And new research has now found that a widely used healthcare algorithm that predicts which patients will need extra care is no different: It has been recommending white patients for further care over Black patients, despite the Black patients actually being sicker.

The study, published Thursday in the journal Science, looked at data input and output, as well as objective function — what the algorithm is meant to minimize — and compared those factors to patient records in order to reverse engineer the algorithm and see exactly where the biases arose. The examined 43,539 white patients and 6,079 Black patients (all of whom had some form of healthcare insurance) enrolled at a research hospital and evaluated how they were sorted into categories associated with low- or high-risk health needs. The study found that, despite having more chronic illnesses, Black patients were recommended for extra care at a lower rate than their less sick white counterparts.
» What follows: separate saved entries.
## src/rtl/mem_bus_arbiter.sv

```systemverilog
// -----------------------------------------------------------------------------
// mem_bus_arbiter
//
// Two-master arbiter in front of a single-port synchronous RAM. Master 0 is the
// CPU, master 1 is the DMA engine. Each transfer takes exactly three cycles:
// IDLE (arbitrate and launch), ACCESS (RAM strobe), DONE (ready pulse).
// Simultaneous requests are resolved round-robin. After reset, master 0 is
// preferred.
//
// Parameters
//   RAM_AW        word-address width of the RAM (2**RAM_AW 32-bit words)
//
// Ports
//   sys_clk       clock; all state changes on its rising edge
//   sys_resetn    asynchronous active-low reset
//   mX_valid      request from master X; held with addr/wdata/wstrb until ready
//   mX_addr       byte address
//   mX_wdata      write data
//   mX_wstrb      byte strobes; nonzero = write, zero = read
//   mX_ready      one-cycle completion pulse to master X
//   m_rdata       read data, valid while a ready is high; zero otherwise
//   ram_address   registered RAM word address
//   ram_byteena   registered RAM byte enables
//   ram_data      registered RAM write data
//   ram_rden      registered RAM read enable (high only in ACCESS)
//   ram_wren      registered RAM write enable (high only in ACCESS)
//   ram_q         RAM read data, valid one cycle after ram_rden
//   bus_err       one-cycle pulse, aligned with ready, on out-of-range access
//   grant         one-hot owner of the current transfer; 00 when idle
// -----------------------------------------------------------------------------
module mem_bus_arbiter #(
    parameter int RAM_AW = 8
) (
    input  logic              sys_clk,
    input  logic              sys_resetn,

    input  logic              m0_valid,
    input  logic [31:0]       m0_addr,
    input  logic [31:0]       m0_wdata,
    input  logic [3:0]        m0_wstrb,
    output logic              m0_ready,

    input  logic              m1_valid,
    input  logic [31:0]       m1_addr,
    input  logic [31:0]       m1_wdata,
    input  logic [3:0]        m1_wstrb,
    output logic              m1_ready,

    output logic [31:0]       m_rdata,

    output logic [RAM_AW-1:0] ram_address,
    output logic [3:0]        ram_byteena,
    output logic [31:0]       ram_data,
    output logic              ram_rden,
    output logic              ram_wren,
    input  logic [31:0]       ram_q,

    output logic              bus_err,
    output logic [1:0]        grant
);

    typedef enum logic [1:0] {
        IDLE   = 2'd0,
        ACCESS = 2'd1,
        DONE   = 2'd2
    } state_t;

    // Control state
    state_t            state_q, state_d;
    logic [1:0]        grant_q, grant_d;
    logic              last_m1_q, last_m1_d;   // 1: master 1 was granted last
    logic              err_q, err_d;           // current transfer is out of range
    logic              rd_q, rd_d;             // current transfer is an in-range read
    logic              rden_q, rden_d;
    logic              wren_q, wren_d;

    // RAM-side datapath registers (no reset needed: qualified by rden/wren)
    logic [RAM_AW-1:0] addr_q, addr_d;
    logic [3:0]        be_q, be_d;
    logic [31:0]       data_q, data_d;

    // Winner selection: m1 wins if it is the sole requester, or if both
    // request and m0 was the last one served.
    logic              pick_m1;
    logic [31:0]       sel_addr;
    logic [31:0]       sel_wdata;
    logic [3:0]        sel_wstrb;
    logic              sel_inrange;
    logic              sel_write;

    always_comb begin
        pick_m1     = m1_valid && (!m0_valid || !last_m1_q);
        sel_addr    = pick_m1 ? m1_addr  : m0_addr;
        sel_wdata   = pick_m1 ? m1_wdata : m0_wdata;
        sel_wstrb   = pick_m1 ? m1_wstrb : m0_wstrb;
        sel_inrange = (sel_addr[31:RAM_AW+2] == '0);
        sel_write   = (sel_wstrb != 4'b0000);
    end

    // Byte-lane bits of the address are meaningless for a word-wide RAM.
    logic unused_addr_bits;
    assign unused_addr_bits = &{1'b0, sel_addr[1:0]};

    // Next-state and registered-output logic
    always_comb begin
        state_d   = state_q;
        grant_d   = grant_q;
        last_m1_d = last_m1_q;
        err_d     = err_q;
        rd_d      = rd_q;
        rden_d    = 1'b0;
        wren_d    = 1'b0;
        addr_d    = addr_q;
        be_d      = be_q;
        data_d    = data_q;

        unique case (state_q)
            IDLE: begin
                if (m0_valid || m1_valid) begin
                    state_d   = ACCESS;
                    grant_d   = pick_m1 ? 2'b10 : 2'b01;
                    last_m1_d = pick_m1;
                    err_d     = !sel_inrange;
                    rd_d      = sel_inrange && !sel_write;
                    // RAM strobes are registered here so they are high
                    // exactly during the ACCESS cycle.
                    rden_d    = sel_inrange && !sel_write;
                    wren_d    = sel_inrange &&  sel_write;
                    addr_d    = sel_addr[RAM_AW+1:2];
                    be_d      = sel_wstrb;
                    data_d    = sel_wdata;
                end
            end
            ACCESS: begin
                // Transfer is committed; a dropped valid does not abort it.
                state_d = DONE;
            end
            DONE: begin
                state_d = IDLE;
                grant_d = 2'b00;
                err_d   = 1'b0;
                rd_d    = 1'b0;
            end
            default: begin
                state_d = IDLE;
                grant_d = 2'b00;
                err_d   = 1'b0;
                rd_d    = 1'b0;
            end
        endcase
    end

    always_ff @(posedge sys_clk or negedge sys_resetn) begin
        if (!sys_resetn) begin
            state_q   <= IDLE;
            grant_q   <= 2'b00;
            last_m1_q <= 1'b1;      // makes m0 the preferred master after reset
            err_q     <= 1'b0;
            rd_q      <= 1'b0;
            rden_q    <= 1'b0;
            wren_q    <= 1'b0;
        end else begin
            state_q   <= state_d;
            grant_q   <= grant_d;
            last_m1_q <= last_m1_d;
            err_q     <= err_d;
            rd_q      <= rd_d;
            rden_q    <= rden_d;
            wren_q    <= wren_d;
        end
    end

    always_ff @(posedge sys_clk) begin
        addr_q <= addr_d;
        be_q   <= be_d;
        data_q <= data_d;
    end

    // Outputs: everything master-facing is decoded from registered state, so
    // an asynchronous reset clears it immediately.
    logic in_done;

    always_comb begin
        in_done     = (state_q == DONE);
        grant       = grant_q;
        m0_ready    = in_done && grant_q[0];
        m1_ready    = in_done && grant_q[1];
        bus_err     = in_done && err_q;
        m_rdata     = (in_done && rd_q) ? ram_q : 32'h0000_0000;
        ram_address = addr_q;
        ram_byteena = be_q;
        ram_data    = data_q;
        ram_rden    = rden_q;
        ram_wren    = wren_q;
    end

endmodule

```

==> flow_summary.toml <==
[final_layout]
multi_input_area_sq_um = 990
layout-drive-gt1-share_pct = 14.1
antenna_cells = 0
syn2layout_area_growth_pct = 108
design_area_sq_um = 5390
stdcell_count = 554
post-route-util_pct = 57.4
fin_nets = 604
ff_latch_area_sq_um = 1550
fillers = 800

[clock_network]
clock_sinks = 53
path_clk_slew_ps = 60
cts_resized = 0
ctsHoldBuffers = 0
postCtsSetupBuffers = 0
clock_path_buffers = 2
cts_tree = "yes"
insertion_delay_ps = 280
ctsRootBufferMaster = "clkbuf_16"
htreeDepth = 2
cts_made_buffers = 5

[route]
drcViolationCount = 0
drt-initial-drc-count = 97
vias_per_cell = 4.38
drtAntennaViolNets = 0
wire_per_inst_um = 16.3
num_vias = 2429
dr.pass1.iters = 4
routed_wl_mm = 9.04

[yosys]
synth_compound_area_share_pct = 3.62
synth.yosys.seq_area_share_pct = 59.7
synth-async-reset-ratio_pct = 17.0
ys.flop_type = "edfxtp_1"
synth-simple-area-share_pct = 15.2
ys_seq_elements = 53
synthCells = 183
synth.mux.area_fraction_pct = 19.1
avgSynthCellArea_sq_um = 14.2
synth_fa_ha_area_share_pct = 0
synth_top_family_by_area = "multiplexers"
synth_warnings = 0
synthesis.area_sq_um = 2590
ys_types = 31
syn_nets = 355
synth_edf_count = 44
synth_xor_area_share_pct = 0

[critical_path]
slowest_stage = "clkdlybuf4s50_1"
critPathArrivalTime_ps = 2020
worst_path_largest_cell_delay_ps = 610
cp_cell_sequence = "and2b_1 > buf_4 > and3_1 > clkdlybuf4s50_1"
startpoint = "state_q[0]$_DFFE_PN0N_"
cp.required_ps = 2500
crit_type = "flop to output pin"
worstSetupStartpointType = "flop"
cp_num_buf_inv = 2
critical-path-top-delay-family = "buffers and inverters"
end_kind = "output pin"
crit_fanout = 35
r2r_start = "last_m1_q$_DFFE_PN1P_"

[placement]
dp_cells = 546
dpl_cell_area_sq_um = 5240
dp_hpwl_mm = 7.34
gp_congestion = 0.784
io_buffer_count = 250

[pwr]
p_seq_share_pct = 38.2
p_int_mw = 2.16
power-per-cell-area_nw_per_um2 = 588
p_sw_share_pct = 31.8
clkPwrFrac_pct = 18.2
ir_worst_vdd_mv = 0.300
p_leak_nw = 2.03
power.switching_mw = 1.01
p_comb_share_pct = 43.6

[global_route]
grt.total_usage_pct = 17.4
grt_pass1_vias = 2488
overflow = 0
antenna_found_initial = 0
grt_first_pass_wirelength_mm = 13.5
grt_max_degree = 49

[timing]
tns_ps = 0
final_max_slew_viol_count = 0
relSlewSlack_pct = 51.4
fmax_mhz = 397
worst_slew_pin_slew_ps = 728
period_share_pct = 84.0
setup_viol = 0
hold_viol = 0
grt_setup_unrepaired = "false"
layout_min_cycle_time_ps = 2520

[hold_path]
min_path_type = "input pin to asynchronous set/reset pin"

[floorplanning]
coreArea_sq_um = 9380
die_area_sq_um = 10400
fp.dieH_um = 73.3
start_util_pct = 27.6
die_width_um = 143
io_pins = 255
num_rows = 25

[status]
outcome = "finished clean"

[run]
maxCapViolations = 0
Even though the algorithm purposefully didn’t consider race when making these decisions, the compounding factors it ignored showed up as algorithmic bias, says Sendhil Mullainathan, Ph.D., professor of computation and behavioral science at The University of Chicago Booth School of Business and senior author of the study. Namely, instead of looking at patient health as a determining factor in who needed extra care, the algorithm instead focused on overall healthcare costs.

Despite their best intentions, scientists that don't think critically about the algorithms they're creating can introduce bias without even meaning to.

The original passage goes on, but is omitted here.